Abstract

Avrion Mitchison, universally known as Av, made enormous contributions to the field of cellular immunity. Working under Peter Medawar FRS during his PhD in Oxford, Av made the crucial discovery that viable lymphocytes were responsible for rejection of grafts of foreign tissue, initiating the field of cellular immunology, which was to preoccupy him throughout his career. In 1962 he was appointed head of the Division of Experimental Biology at the National Institute for Medical Research and began using proteins decorated with small synthetic molecules termed haptens, enabling him to make his second major discovery. He showed that optimal antibody responses to a hapten required the cooperation of two cell populations: bone-marrow-derived ‘B’ lymphocytes, which synthesized the antibody, and thymus-derived ‘T’ lymphocytes, which recognized moieties in the carrier protein molecule and provided help to the B cells.
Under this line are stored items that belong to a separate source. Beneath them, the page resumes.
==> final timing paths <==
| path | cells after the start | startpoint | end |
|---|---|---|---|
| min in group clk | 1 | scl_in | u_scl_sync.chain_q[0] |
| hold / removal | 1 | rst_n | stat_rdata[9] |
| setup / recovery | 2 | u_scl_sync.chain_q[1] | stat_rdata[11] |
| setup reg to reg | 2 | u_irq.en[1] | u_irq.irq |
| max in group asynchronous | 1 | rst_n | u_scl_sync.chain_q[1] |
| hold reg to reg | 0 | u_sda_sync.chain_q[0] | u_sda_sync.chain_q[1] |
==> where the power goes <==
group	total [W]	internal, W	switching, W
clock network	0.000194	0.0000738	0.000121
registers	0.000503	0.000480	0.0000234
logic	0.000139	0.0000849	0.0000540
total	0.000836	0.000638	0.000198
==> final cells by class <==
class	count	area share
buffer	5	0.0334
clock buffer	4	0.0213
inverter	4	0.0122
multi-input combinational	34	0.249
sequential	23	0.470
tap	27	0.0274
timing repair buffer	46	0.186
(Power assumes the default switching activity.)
## config.mk

```make
export PLATFORM = sky130hd
export DESIGN_NAME = sdac_cmd_if
export DESIGN_NICKNAME = d
export VERILOG_FILES = /design/src/rtl/sdac_pkg.sv /design/src/rtl/sdac_sampler.sv /design/src/rtl/sdac_shifter.sv /design/src/rtl/sdac_commit.sv /design/src/rtl/sdac_cmd_if.sv
export SDC_FILE = /design/constraint.sdc
export NUM_CORES = 1
export LEC_CHECK = 0
export ABC_AREA = 0
export BUFFER_PORTS_ARGS = -buffer_cell sky130_fd_sc_hd__buf_4
export CORE_ASPECT_RATIO = 0.75
export CORE_MARGIN = 1
export CORE_UTILIZATION = 59
export DETAILED_ROUTE_END_ITERATION = 10
export PLACE_DENSITY = 0.89
export SLEW_MARGIN = 25
export SYNTH_ARGS = -nofsm -noshare
export SYNTH_HDL_FRONTEND = slang
export SYNTH_SLANG_ARGS = --single-unit
```

## constraint.sdc

```tcl
create_clock -name clk -period 3.65 [get_ports clk]
set_input_delay 0.9125 -clock clk [delete_from_list [all_inputs] [get_ports clk]]
set_output_delay 0.9125 -clock clk [all_outputs]
set_load 0.05 [all_outputs]
```

## src/rtl/sdac_pkg.sv

```systemverilog
// Shared constants for the serial DAC command interface.
// Assumes the command field sits in the top bits of the word.
package sdac_pkg;
    localparam int WORD_W  = 16;
    localparam int CMD_W   = 4;
    localparam int DATA_W  = WORD_W - CMD_W;
    localparam int CNT_W   = $clog2(WORD_W + 1);
    localparam logic [CMD_W-1:0] CMD_LOAD = 4'b0001;
endpackage

```

## src/rtl/sdac_sampler.sv

```systemverilog
// Registers the serial inputs on the system clock and produces single-cycle
// pulses for serial-clock falling edges and frame-select rising edges.
// Assumes the serial clock is much slower than the system clock.
module sdac_sampler (
    input  logic clk,
    input  logic rst_n,
    input  logic ser_clk,
    input  logic ser_frame_n,
    input  logic ser_din,
    output logic frame_q,
    output logic din_q,
    output logic sclk_fall,
    output logic frame_rise
);
    logic sclk_q, sclk_p, frame_p;

    // Sample the serial inputs and keep one previous copy of clock and frame.
    always_ff @(posedge clk) begin
        if (!rst_n) begin
            sclk_q  <= 1'b0;
            sclk_p  <= 1'b0;
            frame_q <= 1'b1;
            frame_p <= 1'b1;
            din_q   <= 1'b0;
        end else begin
            sclk_q  <= ser_clk;
            sclk_p  <= sclk_q;
            frame_q <= ser_frame_n;
            frame_p <= frame_q;
            din_q   <= ser_din;
        end
    end

    // Edge pulses from successive samples.
    assign sclk_fall  = sclk_p & ~sclk_q;
    assign frame_rise = frame_q & ~frame_p;
endmodule

```

## src/rtl/sdac_shifter.sv

```systemverilog
// Input shift register and bit counter.
// Stand-alone mode: commits on the 16th edge and saturates the counter there.
// Chain mode: shifts freely and commits on frame-select rise.
// Assumes chain_mode changes only while the frame is closed.
module sdac_shifter
    import sdac_pkg::*;
(
    input  logic              clk,
    input  logic              rst_n,
    input  logic              chain_mode,
    input  logic              frame_q,
    input  logic              frame_rise,
    input  logic              sclk_fall,
    input  logic              din_q,
    output logic [WORD_W-1:0] word,
    output logic              commit
);
    logic [CNT_W-1:0] cnt;
    logic             room;

    assign room = chain_mode || (cnt < CNT_W'(WORD_W));

    // Shift, count and raise the commit pulse.
    always_ff @(posedge clk) begin
        if (!rst_n) begin
            word   <= '0;
            cnt    <= '0;
            commit <= 1'b0;
        end else begin
            commit <= 1'b0;
            if (frame_q) begin
                cnt <= '0;
                if (frame_rise && chain_mode)
                    commit <= 1'b1;
            end else if (sclk_fall && room) begin
                word <= {word[WORD_W-2:0], din_q};
                if (!chain_mode) begin
                    cnt <= cnt + 1'b1;
                    if (cnt == CNT_W'(WORD_W - 1))
                        commit <= 1'b1;
                end
            end
        end
    end


    frame_idle_chk: assert property (@(posedge clk) disable iff (!rst_n)
        frame_q |=> $stable(word));


    saturate_chk: assert property (@(posedge clk) disable iff (!rst_n)
        (!chain_mode && cnt == CNT_W'(WORD_W)) |=> $stable(word));


    edge16_chk: assert property (@(posedge clk) disable iff (!rst_n)
        (commit && !chain_mode) |-> cnt == CNT_W'(WORD_W));


    chain_open_chk: assert property (@(posedge clk) disable iff (!rst_n)
        (chain_mode && !frame_q) |-> !commit);
endmodule

```

## src/rtl/sdac_commit.sv

```systemverilog
// Decodes the command field of a committed word and updates the DAC register.
// Only the load-and-update code has an effect.
module sdac_commit
    import sdac_pkg::*;
(
    input  logic              clk,
    input  logic              rst_n,
    input  logic              commit,
    input  logic [WORD_W-1:0] word,
    output logic [DATA_W-1:0] dac_q
);
    logic is_load;
    assign is_load = (word[WORD_W-1 -: CMD_W] == CMD_LOAD);

    // Holding register update on a committed load word.
    always_ff @(posedge clk) begin
        if (!rst_n)
            dac_q <= '0;
        else if (commit && is_load)
            dac_q <= word[DATA_W-1:0];
    end


    nonload_hold_chk: assert property (@(posedge clk) disable iff (!rst_n)
        (commit && word[WORD_W-1 -: CMD_W] != CMD_LOAD) |=> $stable(dac_q));


    idle_hold_chk: assert property (@(posedge clk) disable iff (!rst_n)
        !commit |=> $stable(dac_q));
endmodule

```

## src/rtl/sdac_cmd_if.sv

```systemverilog
// Top of the serial DAC command interface: sampler, shifter and commit stage.
// Fully synchronous to clk; the serial lines are treated as slow data inputs.
module sdac_cmd_if
    import sdac_pkg::*;
(
    input  logic              clk,
    input  logic              rst_n,
    input  logic              chain_mode,
    input  logic              ser_clk,
    input  logic              ser_frame_n,
    input  logic              ser_din,
    output logic              ser_dout,
    output logic [DATA_W-1:0] dac_value
);
    logic              frame_q, din_q, sclk_fall, frame_rise, commit;
    logic [WORD_W-1:0] word;

    sdac_sampler u_samp (
        .clk(clk), .rst_n(rst_n), .ser_clk(ser_clk), .ser_frame_n(ser_frame_n),
        .ser_din(ser_din), .frame_q(frame_q), .din_q(din_q),
        .sclk_fall(sclk_fall), .frame_rise(frame_rise)
    );

    sdac_shifter u_shift (
        .clk(clk), .rst_n(rst_n), .chain_mode(chain_mode), .frame_q(frame_q),
        .frame_rise(frame_rise), .sclk_fall(sclk_fall), .din_q(din_q),
        .word(word), .commit(commit)
    );

    sdac_commit u_commit (
        .clk(clk), .rst_n(rst_n), .commit(commit), .word(word), .dac_q(dac_value)
    );

    // Pass the top bit downstream only in chain mode.
    assign ser_dout = chain_mode ? word[WORD_W-1] : 1'b0;


    reset_clear_chk: assert property (@(posedge clk)
        !rst_n |=> (dac_value == '0 && word == '0));
endmodule

```

==> impl_metrics.ini <==
[synthesis]
synth.top_cells.by_count = dfxtp_1, nand2_1, mux2i_1
synth_xor_area_share_pct = 0.615
synth_seq_cells = 39
synth_compound_area_share_pct = 3.25
synthArstFlopShare_pct = 0
synth_warnings = 0
synth_edf_count = 0
netlist.area_leader.share_pct = 54.8
synth_area_leaders = dfxtp_1, mux2i_1, nand2_1, and2_1, ha_1
synthAdderAreaFrac_pct = 1.76
yosysMostFrequentCell = dfxtp_1
synth_top_area_cell = dfxtp_1
syn_avg_cell_area_um2 = 10.4
synth_nets = 145
synth_top_family_by_area = multiplexers
synth_cell_types = 24
ys_seq_area_share_pct = 54.8
syn_inst = 137
syn_area_um2 = 1430
synth-main-ff-cell = dfxtp_1
synthSimpleGateAreaFrac_pct = 17.2
muxShareOfSynthArea_pct = 19.7

[pwr]
p_int_w = 0.000650
power_frac_comb_pct = 2.2
ir_drop_mv = 0.319
power_frac_seq_pct = 54.1
p_leak_nw = 0.813
switchingPower_w = 0.000146
p_per_area_nw_per_um2 = 473
p_clk_share_pct = 43.7
switching_share_pct = 18.4

[setup_path]
max_stage_delay_ps = 190
cpMostUsedCell = buf_4
cp.arrival_ps = 1400
path_class = primary input to output pin
path_buf_inv = 2
worst_path_dominant_cell_family = buffers and inverters
end_kind = output pin
crit_chain = buf_4 -> and2_1 -> buf_4
path_max_fanout = 5
slowest_stage = buf_4
critPathLaunchType = primary input
cp.required_ps = 2740

[sta]
setup_ws_ps = 1340
fin_skew_ps = 13.4
final.min_clock_period_ps = 2310
tightest_slew_ps = 723
min_period_over_period_pct = 63.3
setup_viol = 0
fmax_mhz = 433
fin_tns_setup_ps = 0
rsz0062_at_grt = false
hold_slack_ps = 453
drv_slew = 0
relSlewSlack_pct = 51.7
hold_viol_final = 0

[die]
die_h_um = 44.6
die-area_um2 = 2620
initial_core_util_pct = 62.2
ios = 19
die_x_um = 58.8
coreArea_um2 = 2290
fp-row-count = 15

[clock_tree]
cts_sinks = 39
cts_tree = done
clk_path_buf_depth = 2
post_cts_buffers = 0
hold_buffers = 0
htree_levels = 2
cts.clk_slew.worst_paths_ps = 110
cts_buffers = 5
root_buffer = clkbuf_4
clk_latency_ps = 340
post_cts_resized = 0

[route]
first_pass_iters = 4
wire_per_inst_um = 12.7
wl_um = 2430
initialDrtViolationCount = 34
drtAntennaViolNets = 0
vias_per_cell = 5.22
drc = 0
vias = 997

[grt]
antenna_found_initial = 0
grt_max_degree = 36
grt_overflow = 0
gr-usage-all-layers_pct = 20.6
grt_pass1_wl_um = 3860
grt_pass1_vias = 939

[placed_design]
pre_cts_ws_ps = 1340
port_buffers = 18
hpwl_um = 1640
place.gp.congestion = 0.786

[run_status]
status = completed

[layout]
antenna_cells = 0
syn2layout_area_growth_pct = 18.2
drive_gt1_share_pct = 17.2
fin_nets = 164

[flow_run]
drv_cap = 0

[min_path]
hold_class = register to register
## per-stage QoR
step	cell area [um^2]	instances	util, %	total power [W]
CTS	1680	191	73.2	0.000799
detailed placement	1580	183	68.8	0.000457
finish	1680	191	73.6	0.000796
floorplan	1430	137	-	0.000451
global route	1680	191	73.6	0.000820
global placement	1580	183	68.8	0.000456
## cell families (layout without fill, tap and decap cells)
logic type               Yosys count  count (layout)
XOR/XNOR                           1               1
AND/OR/NAND/NOR                   50              50
flip-flops                        39              39
buffers and inverters              9              29
adder cells (fa/ha/maj)            2               2
multiplexers                      28              28
AO/OA/AOI/OAI                      8               8
## metal layers
metal,track usage (%),share of wire (%)
met1,23.2,46
met4,11.4,1.8
met3,6.14,3.3
met5,0,0
met2,35.2,49
## registers in the layout (all words and copies together) (netlist names)
name / flops
u_commit.dac_q: 12
u_samp.sclk_p: 1
u_samp.frame_q: 1
u_samp.din_q: 1
u_samp.sclk_q: 1
u_shift.word: 16
u_shift.commit: 1
u_samp.frame_p: 1
u_shift.cnt: 5
## worst reg2reg max path: cells and delay by family, from the launching register on
kind | cells | cell delay (ps)
flip-flops | 1 | 330
multiplexers | 1 | 330
AND/OR/NAND/NOR | 2 | 810
## path summary, 6_finish.rpt
| kind | cells past startpoint | start | slack, ps | to |
|---|---|---|---|---|
| worst min register to register | 2 | u_samp.din_q$_SDFF_PN0_ | 450 | u_shift.word[0]$_SDFFE_PN0P_ |
| worst min-delay path | 2 | u_samp.din_q$_SDFF_PN0_ | 450 | u_shift.word[0]$_SDFFE_PN0P_ |
| worst max register to register | 3 | u_shift.word[13]$_SDFFE_PN0P_ | 2110 | u_commit.dac_q[1]$_SDFFE_PN0P_ |
| worst max-delay path | 3 | chain_mode | 1340 | ser_dout |
## layout by cell type (no fill, tap or decap), drive strengths merged
| cell | n |
|---|---|
| a21boi | 1 |
| a21oi | 3 |
| and2 | 5 |
| and3 | 1 |
| buf | 18 |
| bufinv | 2 |
| clkbuf | 6 |
| dfxtp | 39 |
| ha | 2 |
| inv | 3 |
| mux2i | 28 |
| nand2 | 32 |
| nand2b | 1 |
| nand3 | 1 |
| nand3b | 2 |
| nor2 | 1 |
| nor2b | 1 |
| nor3b | 1 |
| nor4b | 2 |
| o21ai | 4 |
| or3 | 2 |
| or4b | 1 |
| xnor2 | 1 |
## power groups by stage
stage	clock [W]	sequential [W]	combinational (W)
after floorplan	0	0.000439	0.0000114
after global placement	0	0.000440	0.0000166
after detailed placement	0	0.000440	0.0000175
after CTS	0.000351	0.000430	0.0000175
after global routing	0.000369	0.000431	0.0000196
final	0.000348	0.000430	0.0000176
## cell type report
class / count / area, um^2
repair buffers: 18 / 135
clock buffers: 6 / 41.3
inverters: 3 / 11.3
flip-flops and latches: 39 / 781
well taps: 34 / 42.5
clock inverters: 2 / 60.1
multi-input cells: 89 / 613
fillers: 177 / 606
No activity file was read; power rests on OpenSTA's default activity.
File: src/rtl/tw_pkg.sv
package tw_pkg;

  typedef enum logic [2:0] {
    ST_IDLE,
    ST_PRE,
    ST_POST,
    ST_FETCH,
    ST_LOW,
    ST_HIGH,
    ST_END
  } tw_state_e;

  localparam logic [1:0] DIR_WR = 2'b01;
  localparam logic [1:0] DIR_RD = 2'b10;
  localparam int WORD_BITS = 8;

  function automatic logic dir_legal(input logic [1:0] d);
    return (d == DIR_WR) || (d == DIR_RD);
  endfunction

  // one serial bit enters at the top, earlier bits move toward bit 0
  function automatic logic [WORD_BITS-1:0] lsb_shift_in(input logic [WORD_BITS-1:0] cur,
                                                        input logic b);
    return {b, cur[WORD_BITS-1:1]};
  endfunction

  function automatic int tc_width(input int a, input int b);
    int m;
    m = (a > b) ? a : b;
    return (m < 2) ? 1 : $clog2(m);
  endfunction

endpackage

File: src/rtl/tw_phase_timer.sv
module tw_phase_timer #(
  parameter int W = 8
) (
  input  logic         clk,
  input  logic         rst_n,
  input  logic         load,
  input  logic [W-1:0] term,
  output logic         expired
);
  logic [W-1:0] cnt;

  always_ff @(posedge clk or negedge rst_n) begin
    if (!rst_n)             cnt <= '0;
    else if (load)          cnt <= term;
    else if (cnt != '0)     cnt <= cnt - 1'b1;
  end

  assign expired = (cnt == '0);
endmodule

File: src/rtl/tw_lsb_shifter.sv
module tw_lsb_shifter
  import tw_pkg::*;
(
  input  logic                 clk,
  input  logic                 rst_n,
  input  logic                 load,
  input  logic [WORD_BITS-1:0] din,
  input  logic                 shift,
  input  logic                 sin,
  output logic [WORD_BITS-1:0] q
);
  always_ff @(posedge clk or negedge rst_n) begin
    if (!rst_n)      q <= '0;
    else if (load)   q <= din;
    else if (shift)  q <= lsb_shift_in(q, sin);
  end
endmodule

File: src/rtl/tw_serial_master.sv
module tw_serial_master
  import tw_pkg::*;
#(
  parameter int GUARD_CYCLES = 400,
  parameter int HALF_CYCLES  = 100,
  parameter int LEN_W        = 8
) (
  input  logic                 clk,
  input  logic                 rst_n,
  input  logic                 cmd_valid,
  input  logic [1:0]           cmd_dir,
  input  logic [LEN_W-1:0]     cmd_len,
  output logic                 busy,
  output logic                 done,
  output logic                 err,
  input  logic [WORD_BITS-1:0] wr_data,
  input  logic                 wr_valid,
  output logic                 wr_ready,
  output logic [WORD_BITS-1:0] rd_data,
  output logic                 rd_valid,
  input  logic                 rd_ready,
  output logic                 ser_ce,
  output logic                 ser_clk,
  output logic                 ser_wen_n,
  output logic                 sio_out,
  input  logic                 sio_in
);
  localparam int TMR_W = tc_width(GUARD_CYCLES, HALF_CYCLES);
  localparam int BIT_W = $clog2(WORD_BITS);
  localparam logic [TMR_W-1:0] GUARD_TC = TMR_W'(GUARD_CYCLES - 1);
  localparam logic [TMR_W-1:0] HALF_TC  = TMR_W'(HALF_CYCLES - 1);
  localparam logic [BIT_W-1:0] LAST_BIT = BIT_W'(WORD_BITS - 1);

  tw_state_e state, state_d;
  logic                 wr_mode;
  logic [LEN_W-1:0]     bytes_left;
  logic [BIT_W-1:0]     bit_idx;
  logic                 err_q;
  logic                 rd_valid_q;
  logic [WORD_BITS-1:0] rd_data_q;

  logic                 tmr_load;
  logic [TMR_W-1:0]     tmr_term;
  logic                 tmr_done;
  logic                 sh_load;
  logic                 sh_shift;
  logic [WORD_BITS-1:0] sh_q;

  // named events, also used by the checker
  logic cmd_accept, cmd_reject, slot_ok, bit_fall, byte_end, last_byte, rd_take;

  assign cmd_accept = (state == ST_IDLE) && cmd_valid && dir_legal(cmd_dir);
  assign cmd_reject = (state == ST_IDLE) && cmd_valid && !dir_legal(cmd_dir);
  assign slot_ok    = wr_mode ? wr_valid : !rd_valid_q;
  assign bit_fall   = (state == ST_HIGH) && tmr_done;
  assign byte_end   = bit_fall && (bit_idx == LAST_BIT);
  assign last_byte  = (bytes_left == '0);
  assign rd_take    = rd_valid_q && rd_ready;

  tw_phase_timer #(.W(TMR_W)) u_timer (
    .clk     (clk),
    .rst_n   (rst_n),
    .load    (tmr_load),
    .term    (tmr_term),
    .expired (tmr_done)
  );

  tw_lsb_shifter u_shift (
    .clk   (clk),
    .rst_n (rst_n),
    .load  (sh_load),
    .din   (wr_data),
    .shift (sh_shift),
    .sin   (sio_in),
    .q     (sh_q)
  );

  always_comb begin
    state_d  = state;
    tmr_load = 1'b0;
    tmr_term = HALF_TC;
    sh_load  = 1'b0;
    sh_shift = 1'b0;
    case (state)
      ST_IDLE: if (cmd_accept) begin
        state_d  = ST_PRE;
        tmr_load = 1'b1;
        tmr_term = GUARD_TC;
      end
      ST_PRE: if (tmr_done) begin
        state_d  = ST_POST;
        tmr_load = 1'b1;
        tmr_term = GUARD_TC;
      end
      ST_POST: if (tmr_done) state_d = ST_FETCH;
      ST_FETCH: if (slot_ok) begin
        state_d  = ST_LOW;
        tmr_load = 1'b1;
        sh_load  = wr_mode;
      end
      ST_LOW: if (tmr_done) begin
        state_d  = ST_HIGH;
        tmr_load = 1'b1;
      end
      ST_HIGH: if (tmr_done) begin
        sh_shift = 1'b1;
        if (bit_idx == LAST_BIT) begin
          state_d = last_byte ? ST_END : ST_FETCH;
        end else begin
          state_d  = ST_LOW;
          tmr_load = 1'b1;
        end
      end
      ST_END:  state_d = ST_IDLE;
      default: state_d = ST_IDLE;
    endcase
  end

  always_ff @(posedge clk or negedge rst_n) begin
    if (!rst_n) begin
      state      <= ST_IDLE;
      wr_mode    <= 1'b0;
      bytes_left <= '0;
      bit_idx    <= '0;
      err_q      <= 1'b0;
      rd_valid_q <= 1'b0;
      rd_data_q  <= '0;
    end else begin
      state <= state_d;
      err_q <= cmd_reject;
      if (cmd_accept) begin
        wr_mode    <= (cmd_dir == DIR_WR);
        bytes_left <= cmd_len;
      end else if (byte_end && !last_byte) begin
        bytes_left <= bytes_left - 1'b1;
      end
      if (state == ST_FETCH) bit_idx <= '0;
      else if (bit_fall)     bit_idx <= bit_idx + 1'b1;
      if (byte_end && !wr_mode) begin
        rd_valid_q <= 1'b1;
        rd_data_q  <= lsb_shift_in(sh_q, sio_in);
      end else if (rd_take) begin
        rd_valid_q <= 1'b0;
      end
    end
  end

  assign ser_ce    = (state == ST_POST) || (state == ST_FETCH) ||
                     (state == ST_LOW)  || (state == ST_HIGH);
  assign ser_clk   = (state == ST_HIGH);
  assign ser_wen_n = ser_ce && !wr_mode;
  assign sio_out   = wr_mode && ((state == ST_LOW) || (state == ST_HIGH)) && sh_q[0];
  assign wr_ready  = (state == ST_FETCH) && wr_mode;
  assign busy      = (state != ST_IDLE);
  assign done      = (state == ST_END);
  assign err       = err_q;
  assign rd_valid  = rd_valid_q;
  assign rd_data   = rd_data_q;
endmodule
==> src/rtl/dma_arbiter.sv <==
module dma_arbiter #(
    parameter int ADDR_W = 16,
    parameter int DATA_W = 32
) (
    input  logic              dma_req,
    input  logic              dma_we,
    input  logic [ADDR_W-1:0] dma_addr,
    input  logic [DATA_W-1:0] dma_wdata,
    input  logic              cpu_req,
    input  logic              cpu_we,
    input  logic [ADDR_W-1:0] cpu_addr,
    input  logic [DATA_W-1:0] cpu_wdata,
    output logic              cpu_gnt,
    output logic              mem_en,
    output logic              mem_we,
    output logic [ADDR_W-1:0] mem_addr,
    output logic [DATA_W-1:0] mem_wdata
);

    assign cpu_gnt = cpu_req && !dma_req;

    always_comb begin
        if (dma_req) begin
            mem_en    = 1'b1;
            mem_we    = dma_we;
            mem_addr  = dma_addr;
            mem_wdata = dma_wdata;
        end else begin
            mem_en    = cpu_req;
            mem_we    = cpu_req && cpu_we;
            mem_addr  = cpu_addr;
            mem_wdata = cpu_wdata;
        end
    end

endmodule

==> src/rtl/dma_steal.sv <==
module dma_steal
    import dma_steal_pkg::*;
#(
    parameter int ADDR_W = 16,
    parameter int DATA_W = 32,
    parameter int CNT_W  = 16
) (
    input  logic              clk,
    input  logic              rst,
    input  logic              reg_wr,
    input  logic [1:0]        reg_sel,
    input  logic [DATA_W-1:0] reg_wdata,
    output logic [DATA_W-1:0] reg_rdata,
    input  logic              cpu_req,
    input  logic              cpu_we,
    input  logic [ADDR_W-1:0] cpu_addr,
    input  logic [DATA_W-1:0] cpu_wdata,
    output logic              cpu_gnt,
    output logic              mem_en,
    output logic              mem_we,
    output logic [ADDR_W-1:0] mem_addr,
    output logic [DATA_W-1:0] mem_wdata,
    input  logic [DATA_W-1:0] mem_rdata,
    input  logic              dev_req,
    input  logic [DATA_W-1:0] dev_wdata,
    output logic [DATA_W-1:0] dev_rdata,
    output logic              dev_ack,
    input  logic              dev_err,
    output logic              irq
);

    logic              busy, dma_req, dma_we, go, dir, cnt_last;
    logic              step;
    eng_ctl_t          ctl;
    logic [CNT_W-1:0]  count;
    logic [ADDR_W-1:0] addr;
    logic [DATA_W-1:0] buffer, buf_in;

    assign buf_in    = ctl.buf_from_mem ? mem_rdata : dev_wdata;
    assign step      = ctl.step;
    assign dev_ack   = ctl.dev_ack;
    assign dev_rdata = buffer;

    dma_regs #(.ADDR_W(ADDR_W), .DATA_W(DATA_W), .CNT_W(CNT_W)) u_regs (
        .clk(clk), .rst(rst), .wr(reg_wr), .sel(reg_sel), .wdata(reg_wdata),
        .rdata(reg_rdata), .busy(busy), .ctl(ctl), .buf_in(buf_in),
        .count(count), .addr(addr), .buffer(buffer), .dir(dir), .go(go),
        .cnt_last(cnt_last), .irq(irq)
    );

    dma_engine u_eng (
        .clk(clk), .rst(rst), .go(go), .dir(dir), .cnt_last(cnt_last),
        .dev_req(dev_req), .dev_err(dev_err), .busy(busy),
        .dma_req(dma_req), .dma_we(dma_we), .ctl(ctl)
    );

    dma_arbiter #(.ADDR_W(ADDR_W), .DATA_W(DATA_W)) u_arb (
        .dma_req(dma_req), .dma_we(dma_we), .dma_addr(addr),
        .dma_wdata(buffer), .cpu_req(cpu_req), .cpu_we(cpu_we),
        .cpu_addr(cpu_addr), .cpu_wdata(cpu_wdata), .cpu_gnt(cpu_gnt),
        .mem_en(mem_en), .mem_we(mem_we), .mem_addr(mem_addr),
        .mem_wdata(mem_wdata)
    );

endmodule
`config.mk`:
```
export PLATFORM = sky130hd
export DESIGN_NAME = int_alu_flags
export DESIGN_NICKNAME = d
export VERILOG_FILES = /design/src/rtl/alu_pkg.sv /design/src/rtl/alu_arith.sv /design/src/rtl/alu_logic.sv /design/src/rtl/alu_flaggen.sv /design/src/rtl/int_alu_flags.sv
export SDC_FILE = /design/constraint.sdc
export NUM_CORES = 1
export LEC_CHECK = 0
export BUFFER_PORTS_ARGS = -buffer_cell sky130_fd_sc_hd__buf_2
export CELL_PAD_IN_SITES_DETAIL_PLACEMENT = 1
export CELL_PAD_IN_SITES_GLOBAL_PLACEMENT = 2
export CORE_MARGIN = 5
export CORE_UTILIZATION = 33
export CTS_CLUSTER_DIAMETER = 50
export DETAILED_ROUTE_END_ITERATION = 16
export GPL_ROUTABILITY_DRIVEN = 1
export PLACE_DENSITY_LB_ADDON = 0.1
export SLEW_MARGIN = 20
export SYNTH_ARGS = -nofsm -noshare
export SYNTH_HDL_FRONTEND = slang
export SYNTH_SLANG_ARGS = --single-unit
```
`constraint.sdc`:
```
create_clock -name clk -period 7.1 [get_ports clk]
set_input_delay 1.065 -clock clk [delete_from_list [all_inputs] [get_ports clk]]
set_output_delay 1.065 -clock clk [all_outputs]
set_load 0.05 [all_outputs]
```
In 1971 Av became the Jodrell Professor of Zoology at University College London and head of the Imperial Cancer Research Fund Tumour Immunology Unit (TIU), where he continued to investigate how antibody and cytotoxic T cell responses are regulated and the role of major histocompatibility genes in this process. The TIU was a mecca for immunologists from around the world, and Av inspired those who passed through to make major contributions to cellular immunity, neuroimmunology, leukaemogenesis, tumour immunology and autoimmune disease. In 1991 he became the first director of the Rheumatism Research Centre in Berlin, and in a few short years after the fall of the Berlin wall established a flourishing institute. The annual award of the Mitchison Prize for Young Researchers honours his legacy.